▶ [AIM OF THE EXERCISE]: Looking at the listing below, retype exactly the lines starting at the one containing "localparam logic [CondW-1:0] COND_REM_POS" and ending at the one containing "logic cur_live;", both included, and nothing else.

★ ★ ★ ★ ★ ★ ★

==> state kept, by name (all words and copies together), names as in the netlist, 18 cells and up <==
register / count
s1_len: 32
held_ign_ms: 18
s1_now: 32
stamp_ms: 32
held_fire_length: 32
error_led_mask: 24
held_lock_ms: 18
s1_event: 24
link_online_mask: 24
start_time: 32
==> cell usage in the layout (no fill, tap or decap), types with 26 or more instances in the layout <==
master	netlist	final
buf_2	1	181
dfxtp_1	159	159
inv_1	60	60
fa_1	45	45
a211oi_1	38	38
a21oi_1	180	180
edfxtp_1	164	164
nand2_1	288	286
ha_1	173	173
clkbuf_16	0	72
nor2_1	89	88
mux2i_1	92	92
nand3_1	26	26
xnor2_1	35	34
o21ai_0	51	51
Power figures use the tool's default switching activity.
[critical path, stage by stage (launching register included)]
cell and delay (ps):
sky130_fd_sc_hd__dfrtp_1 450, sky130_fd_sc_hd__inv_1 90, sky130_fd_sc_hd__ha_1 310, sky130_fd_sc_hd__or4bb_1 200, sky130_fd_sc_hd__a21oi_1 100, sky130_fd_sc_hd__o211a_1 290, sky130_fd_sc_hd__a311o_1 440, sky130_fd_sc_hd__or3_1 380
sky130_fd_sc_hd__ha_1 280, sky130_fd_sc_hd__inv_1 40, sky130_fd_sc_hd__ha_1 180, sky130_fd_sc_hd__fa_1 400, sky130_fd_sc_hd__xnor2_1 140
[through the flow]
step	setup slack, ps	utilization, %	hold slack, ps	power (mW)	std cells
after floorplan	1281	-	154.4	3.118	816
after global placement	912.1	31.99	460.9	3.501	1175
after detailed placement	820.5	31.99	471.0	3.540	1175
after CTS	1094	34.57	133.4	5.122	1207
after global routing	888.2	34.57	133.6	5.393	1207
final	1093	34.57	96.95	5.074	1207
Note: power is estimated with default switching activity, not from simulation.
--- config.mk ---
export PLATFORM = sky130hd
export DESIGN_NAME = round_robin_completion_times_core
export DESIGN_NICKNAME = d
export VERILOG_FILES = /design/src/design/rrct_pkg.sv /design/src/design/rrct_seq.sv /design/src/design/rrct_dp.sv /design/src/design/round_robin_completion_times_core.sv
export SDC_FILE = /design/constraint.sdc
export NUM_CORES = 1
export LEC_CHECK = 0
export BUFFER_PORTS_ARGS = -buffer_cell sky130_fd_sc_hd__buf_2
export CAP_MARGIN = 40
export CORE_ASPECT_RATIO = 0.8
export CORE_MARGIN = 2
export CORE_UTILIZATION = 60
export DETAILED_ROUTE_END_ITERATION = 10
export MAX_ROUTING_LAYER = met4
export PLACE_DENSITY = 0.8
export SKIP_LAST_GASP = 1
export SLEW_MARGIN = 20
export SYNTH_ARGS = -nofsm -noshare
export SYNTH_HDL_FRONTEND = slang
export SYNTH_SLANG_ARGS = --single-unit
--- constraint.sdc ---
create_clock -name clk -period 6.1 [get_ports clk]
set_input_delay 0.305 -clock clk [delete_from_list [all_inputs] [get_ports clk]]
set_output_delay 0.305 -clock clk [all_outputs]
set_load 0.01 [all_outputs]
--- src/design/rrct_pkg.sv ---
// Shared types, constants and the control store for the round-robin completion-time block.
// No dependencies; used by rrct_seq, rrct_dp and round_robin_completion_times_core.
`default_nettype none
package rrct_pkg;

	localparam int MaxProcs = 16;
	localparam int IdxW     = $clog2(MaxProcs);
	localparam int CntW     = $clog2(MaxProcs + 1);
	localparam int BurstW   = 16;
	localparam int RemW     = 17;
	localparam int QuantW   = 10;
	localparam int TimeW    = 21;
	localparam int IdW      = 5;
	localparam int PcW      = 3;
	localparam int CondW    = 3;

	localparam logic [QuantW-1:0] QUANTUM_RESET = QuantW'(10);
	localparam logic [TimeW-1:0]  TIME_MAX      = {TimeW{1'b1}};

	// Register map (byte address divided by four).
	localparam logic REG_QUANTUM = 1'b0;

	// Jump conditions.
	localparam logic [CondW-1:0] COND_ALWAYS    = 3'd0;
	localparam logic [CondW-1:0] COND_NOT_START = 3'd1;
	localparam logic [CondW-1:0] COND_CNT_ZERO  = 3'd2;
	localparam logic [CondW-1:0] COND_NOT_LIVE  = 3'd3;
	localparam logic [CondW-1:0] COND_REM_POS   = 3'd4;
	localparam logic [CondW-1:0] COND_OUT_BUSY  = 3'd5;
	localparam logic [CondW-1:0] COND_LIVE_ANY  = 3'd6;

	// Program steps.
	localparam logic [PcW-1:0] STEP_IDLE    = 3'd0;
	localparam logic [PcW-1:0] STEP_INIT    = 3'd1;
	localparam logic [PcW-1:0] STEP_VISIT   = 3'd2;
	localparam logic [PcW-1:0] STEP_CHECK   = 3'd3;
	localparam logic [PcW-1:0] STEP_EMIT    = 3'd4;
	localparam logic [PcW-1:0] STEP_ADVANCE = 3'd5;
	localparam logic [PcW-1:0] STEP_FINISH  = 3'd6;

	typedef struct packed {
		logic             in_ready;
		logic             op_init;
		logic             op_visit;
		logic             op_emit;
		logic             op_advance;
		logic             op_finish;
		logic [CondW-1:0] cond;
		logic [PcW-1:0]   target;
	} ctrl_word_t;

	typedef struct packed {
		logic start;
		logic cnt_zero;
		logic cur_live;
		logic rem_pos;
		logic out_busy;
		logic live_any;
	} dp_status_t;

	// Control store. When the condition holds the step counter jumps to the
	// target, otherwise it moves on to the next step.
	function automatic ctrl_word_t ctrl_rom(input logic [PcW-1:0] pc);
		ctrl_word_t w;
		w = '0;
		case (pc)
			STEP_IDLE: begin
				w.in_ready = 1'b1;
				w.cond     = COND_NOT_START;
				w.target   = STEP_IDLE;
			end
			STEP_INIT: begin
				w.op_init = 1'b1;
				w.cond    = COND_CNT_ZERO;
				w.target  = STEP_FINISH;
			end
			STEP_VISIT: begin
				w.op_visit = 1'b1;
				w.cond     = COND_NOT_LIVE;
				w.target   = STEP_ADVANCE;
			end
			STEP_CHECK: begin
				w.cond   = COND_REM_POS;
				w.target = STEP_ADVANCE;
			end
			STEP_EMIT: begin
				w.op_emit = 1'b1;
				w.cond    = COND_OUT_BUSY;
				w.target  = STEP_EMIT;
			end
			STEP_ADVANCE: begin
				w.op_advance = 1'b1;
				w.cond       = COND_LIVE_ANY;
				w.target     = STEP_VISIT;
			end
			STEP_FINISH: begin
				w.op_finish = 1'b1;
				w.cond      = COND_ALWAYS;
				w.target    = STEP_IDLE;
			end
			default: begin
				w.cond   = COND_ALWAYS;
				w.target = STEP_IDLE;
			end
		endcase
		return w;
	endfunction

endpackage
`default_nettype wire

--- src/design/rrct_seq.sv ---
// Step counter and condition select of the microcoded sequencer.
// Depends on rrct_pkg for the control store and the status and control types.
`default_nettype none
module rrct_seq (
	input  wire                  clk,
	input  wire                  arst_n,
	input  rrct_pkg::dp_status_t status,
	output rrct_pkg::ctrl_word_t ctrl
);
	import rrct_pkg::*;

	logic [PcW-1:0] pc_q;
	logic           take;

	assign ctrl = ctrl_rom(pc_q);

	always_comb begin
		case (ctrl.cond)
			COND_ALWAYS:    take = 1'b1;
			COND_NOT_START: take = !status.start;
			COND_CNT_ZERO:  take = status.cnt_zero;
			COND_NOT_LIVE:  take = !status.cur_live;
			COND_REM_POS:   take = status.rem_pos;
			COND_OUT_BUSY:  take = status.out_busy;
			COND_LIVE_ANY:  take = status.live_any;
			default:        take = 1'b1;
		endcase
	end

	always_ff @(posedge clk or negedge arst_n) begin
		if (!arst_n) begin
			pc_q <= STEP_IDLE;
		end else if (take) begin
			pc_q <= ctrl.target;
		end else begin
			pc_q <= pc_q + PcW'(1);
		end
	end

endmodule
`default_nettype wire

--- src/design/rrct_dp.sv ---
// Datapath: remaining-time store, live mask, serve pointer, elapsed time and result register.
// Depends on rrct_pkg; driven by the control word from rrct_seq.
`default_nettype none
module rrct_dp (
	input  wire                          clk,
	input  wire                          arst_n,
	input  rrct_pkg::ctrl_word_t         ctrl,
	output rrct_pkg::dp_status_t         status,
	input  wire [rrct_pkg::QuantW-1:0]   quantum_eff,
	input  wire                          in_valid,
	input  wire [rrct_pkg::BurstW-1:0]   in_burst,
	input  wire                          in_last,
	output logic                         out_valid,
	input  wire                          out_ready,
	output logic [rrct_pkg::IdW-1:0]     out_id,
	output logic [rrct_pkg::TimeW-1:0]   out_time,
	output logic                         out_drop,
	output logic                         out_last
);
	import rrct_pkg::*;

	logic signed [RemW-1:0] rem_mem [MaxProcs];
	logic [MaxProcs-1:0]    live_q;
	logic [CntW-1:0]        count_q;
	logic [IdxW-1:0]        ptr_q;
	logic [TimeW-1:0]       elapsed_q;
	logic                   drop_q;

	logic                   load;
	logic signed [RemW-1:0] rem_cur;
	logic signed [RemW-1:0] rem_sub;
	logic [TimeW:0]         elapsed_sum;
	logic [MaxProcs-1:0]    ptr_bit;
	logic [MaxProcs-1:0]    live_init;
	logic                   cur_live;
	logic                   rem_pos;
	logic                   out_busy;
	logic                   do_visit;
	logic                   do_emit;
	logic [CntW-1:0]        ptr_next;

	assign load     = ctrl.in_ready && in_valid;
	assign rem_cur  = rem_mem[ptr_q];
	assign rem_sub  = rem_cur - $signed({{(RemW-QuantW){1'b0}}, quantum_eff});
	assign elapsed_sum = {1'b0, elapsed_q} + (TimeW+1)'(quantum_eff);
	assign ptr_bit  = MaxProcs'(1) << ptr_q;
	assign cur_live = |(live_q & ptr_bit);
	assign rem_pos  = rem_cur > 0;
	assign out_busy = out_valid && !out_ready;
	assign do_visit = ctrl.op_visit && cur_live && rem_pos;
	assign do_emit  = ctrl.op_emit && !out_busy;
	assign ptr_next = CntW'(ptr_q) + CntW'(1);

	always_comb begin
		for (int k = 0; k < MaxProcs; k++) begin
			live_init[k] = CntW'(k) < count_q;
		end
	end

	assign status.start    = load && in_last;
	assign status.cnt_zero = count_q == '0;
	assign status.cur_live = cur_live;
	assign status.rem_pos  = rem_pos;
	assign status.out_busy = out_busy;
	assign status.live_any = |live_q;

	// Remaining times have no reset; only loaded entries are ever visited.
	always_ff @(posedge clk) begin
		if (load && count_q < CntW'(MaxProcs)) begin
			rem_mem[count_q[IdxW-1:0]] <= $signed({1'b0, in_burst});
		end else if (do_visit) begin
			rem_mem[ptr_q] <= rem_sub;
		end
	end

	always_ff @(posedge clk or negedge arst_n) begin
		if (!arst_n) begin
			live_q    <= '0;
			count_q   <= '0;
			ptr_q     <= '0;
			elapsed_q <= '0;
			drop_q    <= 1'b0;
		end else begin
			if (load) begin
				if (count_q < CntW'(MaxProcs)) begin
					count_q <= count_q + CntW'(1);
				end else begin
					drop_q <= 1'b1;
				end
			end
			if (ctrl.op_init) begin
				live_q    <= live_init;
				ptr_q     <= '0;
				elapsed_q <= '0;
			end
			if (do_visit) begin
				elapsed_q <= elapsed_sum[TimeW] ? TIME_MAX : elapsed_sum[TimeW-1:0];
			end
			if (do_emit) begin
				live_q <= live_q & ~ptr_bit;
			end
			if (ctrl.op_advance) begin
				ptr_q <= (ptr_next < count_q) ? ptr_next[IdxW-1:0] : '0;
			end
			if (ctrl.op_finish) begin
				live_q  <= '0;
				count_q <= '0;
				ptr_q   <= '0;
				drop_q  <= 1'b0;
			end
		end
	end

	// Result register: the sequencer waits on the emit step while it is full.
	always_ff @(posedge clk or negedge arst_n) begin
		if (!arst_n) begin
			out_valid <= 1'b0;
		end else if (do_emit) begin
			out_valid <= 1'b1;
		end else if (out_ready) begin
			out_valid <= 1'b0;
		end
	end

	always_ff @(posedge clk) begin
		if (do_emit) begin
			out_id   <= IdW'(ptr_q) + IdW'(1);
			out_time <= elapsed_q;
			out_drop <= drop_q;
			out_last <= (live_q & ~ptr_bit) == '0;
		end
	end

endmodule
`default_nettype wire

--- src/design/round_robin_completion_times_core.sv ---
// Top level of the round-robin completion-time block: register port, sequencer and datapath.
// Depends on rrct_pkg, rrct_seq and rrct_dp.
`default_nettype none
// Burst times stream in on the slave side, one transaction per cycle, and are stored as
// processes 1 to 16 in arrival order; further loads are dropped and reported through the
// overflowed bit. The transaction with tlast set is handled the same way and starts a round-robin run,
// during which no input is taken. A short microprogram walks the stored processes over a
// single datapath: a visit to a live process runs the visit, check and advance steps, a
// completion adds an emit step to deliver its result, a visit to a finished slot runs the
// visit and advance steps only, and the run opens with init and closes with finish. Results
// leave in completion order through an output register, with tlast on the final completion;
// the walk stalls only when a result is waiting in that register. Quantum lies at byte
// address 0; a value of zero acts as one. Write it only while the block is idle.
module round_robin_completion_times_core (
	input  wire         clk,
	input  wire         arst_n,
	input  wire         psel,
	input  wire         penable,
	input  wire         pwrite,
	input  wire  [2:0]  paddr,
	input  wire  [31:0] pwdata,
	output logic [31:0] prdata,
	output logic        pready,
	input  wire         s_tvalid,
	output logic        s_tready,
	input  wire  [15:0] s_tdata,   // [15:0] burst_time
	input  wire         s_tlast,   // last_item
	output logic        m_tvalid,
	input  wire         m_tready,
	output logic [31:0] m_tdata,   // [4:0] process_id, [25:5] completion_time, [26] overflowed
	output logic        m_tlast    // last_done
);
	import rrct_pkg::*;

	logic [QuantW-1:0] quantum_q;
	logic [QuantW-1:0] quantum_eff;
	ctrl_word_t        ctrl;
	dp_status_t        status;
	logic [IdW-1:0]    out_id;
	logic [TimeW-1:0]  out_time;
	logic              out_drop;

	assign pready = 1'b1;

	always_ff @(posedge clk or negedge arst_n) begin
		if (!arst_n) begin
			quantum_q <= QUANTUM_RESET;
		end else if (psel && penable && pwrite && paddr[2] == REG_QUANTUM) begin
			quantum_q <= pwdata[QuantW-1:0];
		end
	end

	always_comb begin
		prdata = '0;
		if (paddr[2] == REG_QUANTUM) begin
			prdata = 32'(quantum_q);
		end
	end

	assign quantum_eff = (quantum_q == '0) ? QuantW'(1) : quantum_q;
	assign s_tready    = ctrl.in_ready;
	assign m_tdata     = {5'b0, out_drop, out_time, out_id};

	rrct_seq u_seq (
		.clk    (clk),
		.arst_n (arst_n),
		.status (status),
		.ctrl   (ctrl)
	);

	rrct_dp u_dp (
		.clk         (clk),
		.arst_n      (arst_n),
		.ctrl        (ctrl),
		.status      (status),
		.quantum_eff (quantum_eff),
		.in_valid    (s_tvalid),
		.in_burst    (s_tdata),
		.in_last     (s_tlast),
		.out_valid   (m_tvalid),
		.out_ready   (m_tready),
		.out_id      (out_id),
		.out_time    (out_time),
		.out_drop    (out_drop),
		.out_last    (m_tlast)
	);

endmodule
`default_nettype wire

* Word-level counts from Yosys, hierarchy flattened *
Memories as Yosys holds them, arrays and structs flattened.
Cells that the tools add are included.

cells by class
  add/subtract/negate cells = 5
  $lt $le $gt $ge = 19
  equality and inequality tests = 13
  shifts and indexed selects = 1
  mux-type cells = 37
  bitwise logic cells = 4
  reduce and logical (&&, ||, !) cells = 29

operators by type and width
  operator                                                    count
  2-to-1 mux 21 bit                                           3
  2-to-1 mux 16 bit                                           3
  less-than comparator 4 x 5 -> 1 bit (first input constant)  8
  case mux 6 bit (6 select lines)                             1
  bitwise AND 16 bit                                          2
  OR reduction 16 bit                                         2
  adder 21 x 10 -> 22 bit                                     1
  less-than comparator 3 x 5 -> 1 bit (first input constant)  4
  2-to-1 mux 10 bit                                           2
  2-to-1 mux 4 bit                                            5
  equality test 3 bit (second input constant)                 6
  > comparator 17 x 1 -> 1 bit (second input constant)        1
  2-to-1 mux 1 bit                                            17
  2-to-1 mux 17 bit                                           1
  OR reduction 17 bit                                         1
  subtractor 17 x 11 -> 17 bit                                1
  logical NOT 16 bit                                          1
  NOT 16 bit                                                  1
  left shift 1 x 4 -> 16 bit (first input constant)           1
  2-to-1 mux 5 bit                                            3
  equality test 3 x 2 -> 1 bit (second input constant)        4
  logical AND 1 bit                                           10
  logical NOT 10 bit                                          1
  less-than comparator 1 x 5 -> 1 bit (first input constant)  2
  other kinds (17)                                            27

word-level totals
  register bits after elaboration = 89
  memory bits (writable) = 272
  input bits = 59
  output and inout bits = 68
  logic and storage cells = 121
  memories = 1

memory list
  memory        depth  bits a word  read ports  clocked after memory_dff  write ports  line           source
  u_dp.rem_mem  16     17           1           0                         1            rrct_dp.sv:22  logic signed [RemW-1:0] rem_mem [MaxProcs];

* Longest topological paths before layout *
  word-level depth = 10
  gate-level depth with buffers = 17
  depth with buffers taken out = 14

* Cells and area by module *
From an unflattened synthesis, not the netlist that was laid out.

unflattened totals
  cell total of the unflattened synthesis = 1139
  area total of the unflattened synthesis = 16728.5 um^2

modules (own cells, without submodules)
  module                             instances  cells each  area an instance (um^2)  sequential area each (um^2)
  rrct_dp                            1          1018        15537.4                  10209.8
  round_robin_completion_times_core  1          77          787.0                    252.7
  rrct_seq                           1          44          404.1                    75.1

* Worst setup path after synthesis *
OpenSTA, ideal clock, no wires.

  kind = register -> register
  start = register u_dp.ptr_q[1]
  end = memory u_dp.rem_mem[0][0], enable pin
  setup time = 397 ps
  data arrival time = 4113 ps
  data required time = 5703 ps
  setup slack = 1591 ps
  cell stages (with the launch flop) = 14
  path buffers = 4
  clock period less this slack = 4509 ps
  path through = dfrtp_1 > inv_1 > clkbuf_1 > buf_1 > ha_1 > clkbuf_1 > a22o_1 > nand2_1 > a31oi_1 > o31ai_1 > a311oi_4 > buf_2 > nand4_1 > a21oi_1

on the way
  longest elaborated chain between the ends = 10
  elaborated cells between the ends (all ways) = 13
  those cells by class = order compare: 1; shift: 1; mux: 5; bitwise: 1; reduce/logical: 4; memory: 1

ends and longest elaborated chain
  element                                                        line            source
  start, declared                                                rrct_dp.sv:25   logic [IdxW-1:0] ptr_q;
  start signal, assigned                                         rrct_dp.sv:103  ptr_q <= (ptr_next < count_q) ? ptr_next[IdxW-1:0] : '0;
  branches (longest 10 deep; another with memory (16 x 17 bit))  n/a
  end, declared                                                  rrct_dp.sv:22

Parallel ways; which one is timed is not known.

* Final worst setup path *
  start = register u_dp.ptr_q[0]
  end = memory u_dp.rem_mem[15][11], enable pin

The elaborated chain is that of the path after synthesis.

==> reports/results.tsv <==
metric	value	unit
outcome	complete, no violations	
Seq cells post-synth	361	
vias in the first global route	10600	
routability cong.	0.907	
CTS root buf	clkbuf_16	
Pwr per Cell Area	379	mW/mm^2
Detailed Route WL	41.1	mm
Worst Setup End Kind	register	
Post-Place Cells	1548	
Worst EP arrival	5.35	ns
largest net degree at the start of global routing	62	
Seq pwr share	44.3	%
fin util	68.4	%
Worst Path Required	6.31	ns
Switching Fraction	31.1	%
post_cts resized	0	
post-detailed-route DRC marker count	0	
worst min path class	input port to register	
DRT antenna net count	0	
Post-synth EDFFs	300	
Starting DRT DRC Count	1340	
Final Hold Violating Endpoints	0	
most used flip-flop cell after synthesis	edfxtp_1	
Tightest Pin Transition	0.870	ns
final-report setup violation count	0	
fraction of registers with async set/reset	16.9	%
critical path fanouts, max	29	
Final HPWL DP	27.2	mm
Setup Fix Bufs, Post-CTS	0	
Antenna diodes	0	
number of cell rows	54	
WL/cell	25.5	um
Ports	127	
unrepaired setup endpoints after global routing	no	
via count	10800	
total global routing overflow	0	
total CTS buffers	36	
Max-slew headroom	40.5	%
Initial Utilization	61.3	%
I/O Buffers	74	
Tmin final	5.14	ns
initial antenna violation count	0	
commonest cells after routing, fill and taps aside	edfxtp_1, mux4_2, buf_2	
Die Wd	191	um
Gate Count Post-Synth	1134	
latest clock arrival within the worst-skew pair	0.53	ns
Max Slew Vio Count	0	
Seq/Total Area, Yosys	62.7	%
clk buf depth	3	
floorplan core area	0.0274	mm^2
post-route insts no fill	1612	
H-tree Lvls	2	
Vias/cell	6.67	
combinational share of power	26.0	%
skew final	0.0211	ns
Netlist cell types	73	
Die Ht	154	um
most common cell after layout, fill and taps aside	edfxtp_1	
full die area	0.0294	mm^2
warnings from Yosys	0	
Critical Path Start Type	register	
critical path type	register to register	
Sw Pwr	2210	uW
post-synth top area share	53.6	%
Peak VDD IR	0.283	mV
Area Growth Syn to Fin	11.7	%
FMAX	194	MHz
CTS tree	yes	
clock sinks	361	
TritonRoute pass-1 iters	5	
Cell Area, Synth	0.0168	mm^2
first-pass GRT wire length	63.1	mm
Final nets	1324	
Leak Pwr	0.00653	uW
layout cell share with drive strength beyond 1	24.4	%
clk slew on worst S/H paths	0.06	ns
Pint	4900	uW
GRT Total Usage	29.7	%
mean post-synth cell area	14.8	um^2
Area contributors post-synth	edfxtp_1, mux4_2, dfrtp_1	
Setup TNS Final	0	ns
Tcrit/Tclk final	84.3	%
max cap viols	0	
leading area contributor after synthesis	edfxtp_1	
Clk pwr share	29.7	%
registers in the layout, indices dropped and copies added (netlist names):
| signal | cells |
|---|---|
| u_dp.out_last | 1 |
| u_dp.out_id | 5 |
| u_dp.drop_q | 1 |
| u_dp.elapsed_q | 21 |
| u_dp.count_q | 5 |
| u_dp.out_valid | 1 |
| u_seq.pc_q | 3 |
| u_dp.out_time | 21 |
| u_dp.ptr_q | 4 |
| u_dp.rem_mem | 272 |
| u_dp.out_drop | 1 |
| quantum_q | 10 |
| u_dp.live_q | 16 |
power by group through the flow:
| stage | combinational, uW | sequential [uW] | clock, uW |
|---|---|---|---|
| finish | 1850 | 3150 | 2110 |
| global placement | 1760 | 3180 | 0 |
| CTS | 1820 | 3140 | 2130 |
| detailed placement | 1800 | 3190 | 0 |
| floorplan | 1300 | 3150 | 0 |
| global route | 2010 | 3170 | 2230 |
kinds of logic after synthesis:
logic type                 Yosys count  share of synthesized area, %
adders and majority gates           40                          3.07
muxes                              118                          13.4
other                                2                        0.0447
and+or+nand+nor                    235                          6.85
xor gates and xnor gates            23                          1.20
DFF                                361                          62.7
AOI/OAI and AO/OA                  226                          8.85
buffers and inverters              129                          3.94
synthesized netlist by cell type (19+ instances only):
cell and instances:
a31oi_1 21, o21ai_0 38, a21oi_1 75, nand2_1 61, buf_4 35, edfxtp_1 300, nor3_1 20, nor2_1 63
clkbuf_1 36, dfrtp_1 59, xnor2_1 21, mux2_2 19, inv_1 35, mux4_2 79, ha_1 38
worst max-delay path, cell delays in order, from the launching register on:
cell	delay [ns]
dfrtp_4	0.66
buf_12	0.30
buf_4	0.33
mux4_2	0.54
mux2_2	0.30
or3_4	0.37
a211oi_4	0.36
a311o_1	0.46
o21ai_0	0.36
a21oi_2	0.78
buf_4	0.34
repair_timing:
action / CTS / global route
setup endpoints to repair: 0 / 0
hold buffers: 1 / 1
hold endpoints to repair: 1 / 59
routing by layer:
layer	vias to the layer above	global-route usage (%)	part of all wire, %
met5	-	-	0
met4	0	9.56	3.3
met3	112	5.41	10
met2	692	45.0	47
met1	5377	41.5	39
li1	4576	-	-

★ ★ ★ ★ ★ ★ ★

▶ [RESULT FOR THIS EXERCISE]:
	localparam logic [CondW-1:0] COND_REM_POS   = 3'd4;
	localparam logic [CondW-1:0] COND_OUT_BUSY  = 3'd5;
	localparam logic [CondW-1:0] COND_LIVE_ANY  = 3'd6;

	// Program steps.
	localparam logic [PcW-1:0] STEP_IDLE    = 3'd0;
	localparam logic [PcW-1:0] STEP_INIT    = 3'd1;
	localparam logic [PcW-1:0] STEP_VISIT   = 3'd2;
	localparam logic [PcW-1:0] STEP_CHECK   = 3'd3;
	localparam logic [PcW-1:0] STEP_EMIT    = 3'd4;
	localparam logic [PcW-1:0] STEP_ADVANCE = 3'd5;
	localparam logic [PcW-1:0] STEP_FINISH  = 3'd6;

	typedef struct packed {
		logic             in_ready;
		logic             op_init;
		logic             op_visit;
		logic             op_emit;
		logic             op_advance;
		logic             op_finish;
		logic [CondW-1:0] cond;
		logic [PcW-1:0]   target;
	} ctrl_word_t;

	typedef struct packed {
		logic start;
		logic cnt_zero;
		logic cur_live;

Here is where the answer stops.